TASK STATEMENT: Among the entries that follow, how many lines contain the string "empty"? Write the number alone.

EXCERPTED RECORDS:
**src/sv/plc_pkg.sv**
```systemverilog
// Shared types, constants and the half-step table for the proximity lid stepper controller.
package plc_pkg;

    // Field widths fixed by the interface.
    localparam int ECHO_W   = 24;
    localparam int CYCLE_W  = 10;
    localparam int TICK_W   = 8;
    localparam int CFG_W    = 24;
    localparam int CFG_IDX_W = 3;

    // Item opcodes.
    typedef enum logic [1:0] {
        OP_TICK    = 2'd0,
        OP_MEASURE = 2'd1,
        OP_BUTTON  = 2'd2
    } plc_op_t;

    // Configuration register indexes.
    typedef enum logic [CFG_IDX_W-1:0] {
        REG_NEAR_COUNT         = 3'd0,
        REG_MANUAL_CLOSE_COUNT = 3'd1,
        REG_VALID_LIMIT_COUNT  = 3'd2,
        REG_OPEN_CYCLES        = 3'd3,
        REG_CLOSE_CYCLES       = 3'd4,
        REG_STEP_TICKS         = 3'd5
    } plc_reg_t;

    // Register reset values (15 cm, 23 cm and 1000 cm as echo counts).
    localparam logic [ECHO_W-1:0]  NEAR_COUNT_RST         = 24'd874;
    localparam logic [ECHO_W-1:0]  MANUAL_CLOSE_COUNT_RST = 24'd1341;
    localparam logic [ECHO_W-1:0]  VALID_LIMIT_COUNT_RST  = 24'd58308;
    localparam logic [CYCLE_W-1:0] OPEN_CYCLES_RST        = 10'd120;
    localparam logic [CYCLE_W-1:0] CLOSE_CYCLES_RST       = 10'd140;
    localparam logic [TICK_W-1:0]  STEP_TICKS_RST         = 8'd10;

    // Half-step coil sequence in the opening direction.
    localparam logic [3:0] HALF_STEP [8] = '{
        4'h9, 4'h1, 4'h3, 4'h2, 4'h6, 4'h4, 4'hC, 4'h8
    };

    // One input beat.
    typedef struct packed {
        logic [1:0]  opcode;
        logic [15:0] capture_value;
        logic [7:0]  overflow_count;
    } plc_in_t;

    // One result beat.
    typedef struct packed {
        logic [3:0]        coil_pattern;
        logic              lid_open;
        logic              manual_mode;
        logic              moving;
        logic              move_done;
        logic [ECHO_W-1:0] echo_count;
    } plc_out_t;

    // Configuration register file contents.
    typedef struct packed {
        logic [ECHO_W-1:0]  near_count;
        logic [ECHO_W-1:0]  manual_close_count;
        logic [ECHO_W-1:0]  valid_limit_count;
        logic [CYCLE_W-1:0] open_cycles;
        logic [CYCLE_W-1:0] close_cycles;
        logic [TICK_W-1:0]  step_ticks;
    } plc_cfg_t;

    // Coil pattern for a phase; reverse runs the table backward.
    function automatic logic [3:0] half_step(input logic [2:0] phase, input logic rev);
        logic [2:0] idx;
        idx = rev ? 3'(3'd7 - phase) : phase;
        return HALF_STEP[idx];
    endfunction

endpackage

```
**src/sv/plc_core.sv**
```systemverilog
// Lid state, motion sequencer and echo decision logic, updated once per beat.
module plc_core
    import plc_pkg::*;
#(
    parameter int COUNT_BITS = 24
) (
    input  logic     clk,
    input  logic     rst_n,
    input  logic     step_en,
    input  plc_in_t  item,
    input  plc_cfg_t cfg,
    output plc_out_t result
);

    // Echo counts saturate at the narrower of COUNT_BITS and the field width.
    localparam int SAT_BITS = (COUNT_BITS < ECHO_W) ? COUNT_BITS : ECHO_W;
    localparam logic [ECHO_W-1:0] SAT_MAX = ECHO_W'((64'd1 << SAT_BITS) - 64'd1);

    logic               open_reg, open_next;
    logic               manual_reg, manual_next;
    logic               run_reg, run_next;
    logic               reverse_reg, reverse_next;
    logic               clr_manual_reg, clr_manual_next;
    logic [CYCLE_W-1:0] cycles_left_reg, cycles_left_next;
    logic [2:0]         phase_reg, phase_next;
    logic [TICK_W-1:0]  hold_reg, hold_next;
    logic [3:0]         drive_reg, drive_next;
    logic [ECHO_W-1:0]  last_count_reg, last_count_next;

    logic [ECHO_W-1:0]  raw_count;
    logic [ECHO_W-1:0]  echo_cnt;
    logic [TICK_W-1:0]  hold_inc;
    logic [2:0]         phase_inc;
    logic [CYCLE_W-1:0] cycles_dec;
    logic               start;
    logic               opening;
    logic               clr_eff;
    logic [CYCLE_W-1:0] start_cycles;
    logic               done;

    // Join capture and overflow count, then saturate.
    assign raw_count = {item.overflow_count, item.capture_value};
    assign echo_cnt  = (raw_count > SAT_MAX) ? SAT_MAX : raw_count;

    assign hold_inc     = hold_reg + 8'd1;
    assign phase_inc    = phase_reg + 3'd1;
    assign cycles_dec   = cycles_left_reg - 10'd1;
    assign start_cycles = opening ? cfg.open_cycles : cfg.close_cycles;

    // Next-state logic for one beat.
    always_comb
    begin
        open_next        = open_reg;
        manual_next      = manual_reg;
        run_next         = run_reg;
        reverse_next     = reverse_reg;
        clr_manual_next  = clr_manual_reg;
        cycles_left_next = cycles_left_reg;
        phase_next       = phase_reg;
        hold_next        = hold_reg;
        drive_next       = drive_reg;
        last_count_next  = last_count_reg;
        done             = 1'b0;
        start            = 1'b0;
        opening          = 1'b0;
        clr_eff          = clr_manual_reg;

        case (item.opcode)
            OP_TICK:
            begin
                // Advance the hold counter and step the coils when it expires.
                if (run_reg)
                begin
                    hold_next = hold_inc;
                    if (hold_inc >= cfg.step_ticks)
                    begin
                        hold_next  = '0;
                        phase_next = phase_inc;
                        if (phase_inc == 3'd0)
                        begin
                            cycles_left_next = cycles_dec;
                            if (cycles_dec == '0)
                            begin
                                run_next        = 1'b0;
                                done            = 1'b1;
                                clr_manual_next = 1'b0;
                                if (clr_manual_reg)
                                begin
                                    manual_next = 1'b0;
                                end
                            end
                        end
                        if (!(phase_inc == 3'd0 && cycles_dec == '0))
                        begin
                            drive_next = half_step(phase_inc, reverse_reg);
                        end
                    end
                end
            end
            OP_MEASURE:
            begin
                // Measurements only count while the motor is idle.
                if (!run_reg)
                begin
                    last_count_next = echo_cnt;
                    if (echo_cnt <= cfg.valid_limit_count)
                    begin
                        if (!manual_reg)
                        begin
                            if (!open_reg && echo_cnt <= cfg.near_count)
                            begin
                                start   = 1'b1;
                                opening = 1'b1;
                            end
                            else if (open_reg && echo_cnt > cfg.near_count)
                            begin
                                start = 1'b1;
                            end
                        end
                        else
                        begin
                            if (open_reg && echo_cnt <= cfg.manual_close_count)
                            begin
                                start   = 1'b1;
                                clr_eff = 1'b1;
                            end
                            else if (!open_reg)
                            begin
                                start   = 1'b1;
                                opening = 1'b1;
                            end
                        end
                    end
                end
            end
            OP_BUTTON:
            begin
                manual_next = 1'b1;
            end
            default:
            begin
            end
        endcase

        // Motion start; a zero cycle count finishes at once without moving.
        if (start)
        begin
            open_next    = opening;
            reverse_next = !opening;
            if (start_cycles == '0)
            begin
                done            = 1'b1;
                clr_manual_next = 1'b0;
                if (clr_eff)
                begin
                    manual_next = 1'b0;
                end
            end
            else
            begin
                clr_manual_next  = clr_eff;
                run_next         = 1'b1;
                cycles_left_next = start_cycles;
                phase_next       = '0;
                hold_next        = '0;
                drive_next       = half_step(3'd0, !opening);
            end
        end
    end

    // State registers.
    always_ff @(posedge clk or negedge rst_n)
    begin
        if (!rst_n)
        begin
            open_reg        <= 1'b0;
            manual_reg      <= 1'b0;
            run_reg         <= 1'b0;
            reverse_reg     <= 1'b0;
            clr_manual_reg  <= 1'b0;
            cycles_left_reg <= '0;
            phase_reg       <= '0;
            hold_reg        <= '0;
            drive_reg       <= '0;
            last_count_reg  <= '0;
        end
        else if (step_en)
        begin
            open_reg        <= open_next;
            manual_reg      <= manual_next;
            run_reg         <= run_next;
            reverse_reg     <= reverse_next;
            clr_manual_reg  <= clr_manual_next;
            cycles_left_reg <= cycles_left_next;
            phase_reg       <= phase_next;
            hold_reg        <= hold_next;
            drive_reg       <= drive_next;
            last_count_reg  <= last_count_next;
        end
    end

    // Result reflects the state after this beat.
    always_comb
    begin
        result.coil_pattern = drive_next;
        result.lid_open     = open_next;
        result.manual_mode  = manual_next;
        result.moving       = run_next;
        result.move_done    = done;
        result.echo_count   = last_count_next;
    end

endmodule

```
**src/sv/proximity_lid_stepper_controller.sv**
```systemverilog
// Top level: configuration registers, input register, core and result register.
// A beat in the input register steps the core; its status is then registered and
// offered as a result. One beat per cycle with no gaps while results are not
// stalled; in a stall the input register can take one beat, then stalls.
// Reset (rst_n low, asynchronous): lid closed, automatic mode, coils off,
// echo count zero, registers at their default thresholds, pipeline empty.
module proximity_lid_stepper_controller
    import plc_pkg::*;
#(
    parameter int COUNT_BITS = 24
) (
    input  logic                 clk,
    input  logic                 rst_n,
    input  logic                 item_valid,
    output logic                 item_stall,
    input  plc_in_t              item_data,
    output logic                 result_valid,
    input  logic                 result_stall,
    output plc_out_t             result_data,
    input  logic                 cfg_write,
    input  logic [CFG_IDX_W-1:0] cfg_index,
    input  logic [CFG_W-1:0]     cfg_data
);

    plc_cfg_t cfg_reg;
    plc_in_t  item_reg;
    logic     item_valid_reg;
    plc_out_t result_reg;
    logic     result_valid_reg;
    plc_out_t core_result;
    logic     result_free;
    logic     step_en;

    // Handshake: the result slot frees when empty or being taken.
    assign result_free = !result_valid_reg || !result_stall;
    assign step_en     = item_valid_reg && result_free;
    assign item_stall  = item_valid_reg && !result_free;

    // Configuration register file.
    always_ff @(posedge clk or negedge rst_n)
    begin
        if (!rst_n)
        begin
            cfg_reg.near_count         <= NEAR_COUNT_RST;
            cfg_reg.manual_close_count <= MANUAL_CLOSE_COUNT_RST;
            cfg_reg.valid_limit_count  <= VALID_LIMIT_COUNT_RST;
            cfg_reg.open_cycles        <= OPEN_CYCLES_RST;
            cfg_reg.close_cycles       <= CLOSE_CYCLES_RST;
            cfg_reg.step_ticks         <= STEP_TICKS_RST;
        end
        else if (cfg_write)
        begin
            case (cfg_index)
                REG_NEAR_COUNT:         cfg_reg.near_count         <= cfg_data;
                REG_MANUAL_CLOSE_COUNT: cfg_reg.manual_close_count <= cfg_data;
                REG_VALID_LIMIT_COUNT:  cfg_reg.valid_limit_count  <= cfg_data;
                REG_OPEN_CYCLES:        cfg_reg.open_cycles  <= cfg_data[CYCLE_W-1:0];
                REG_CLOSE_CYCLES:       cfg_reg.close_cycles <= cfg_data[CYCLE_W-1:0];
                REG_STEP_TICKS:         cfg_reg.step_ticks   <= cfg_data[TICK_W-1:0];
                default:
                begin
                end
            endcase
        end
    end

    // Input register stage.
    always_ff @(posedge clk or negedge rst_n)
    begin
        if (!rst_n)
        begin
            item_valid_reg <= 1'b0;
        end
        else if (!item_stall)
        begin
            item_valid_reg <= item_valid;
        end
    end

    always_ff @(posedge clk)
    begin
        if (item_valid && !item_stall)
        begin
            item_reg <= item_data;
        end
    end

    plc_core #(
        .COUNT_BITS (COUNT_BITS)
    ) u_core (
        .clk     (clk),
        .rst_n   (rst_n),
        .step_en (step_en),
        .item    (item_reg),
        .cfg     (cfg_reg),
        .result  (core_result)
    );

    // Result register stage.
    always_ff @(posedge clk or negedge rst_n)
    begin
        if (!rst_n)
        begin
            result_valid_reg <= 1'b0;
        end
        else if (result_free)
        begin
            result_valid_reg <= item_valid_reg;
        end
    end

    always_ff @(posedge clk)
    begin
        if (step_en)
        begin
            result_reg <= core_result;
        end
    end

    assign result_valid = result_valid_reg;
    assign result_data  = result_reg;

endmodule

```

TASK RESPONSE: 2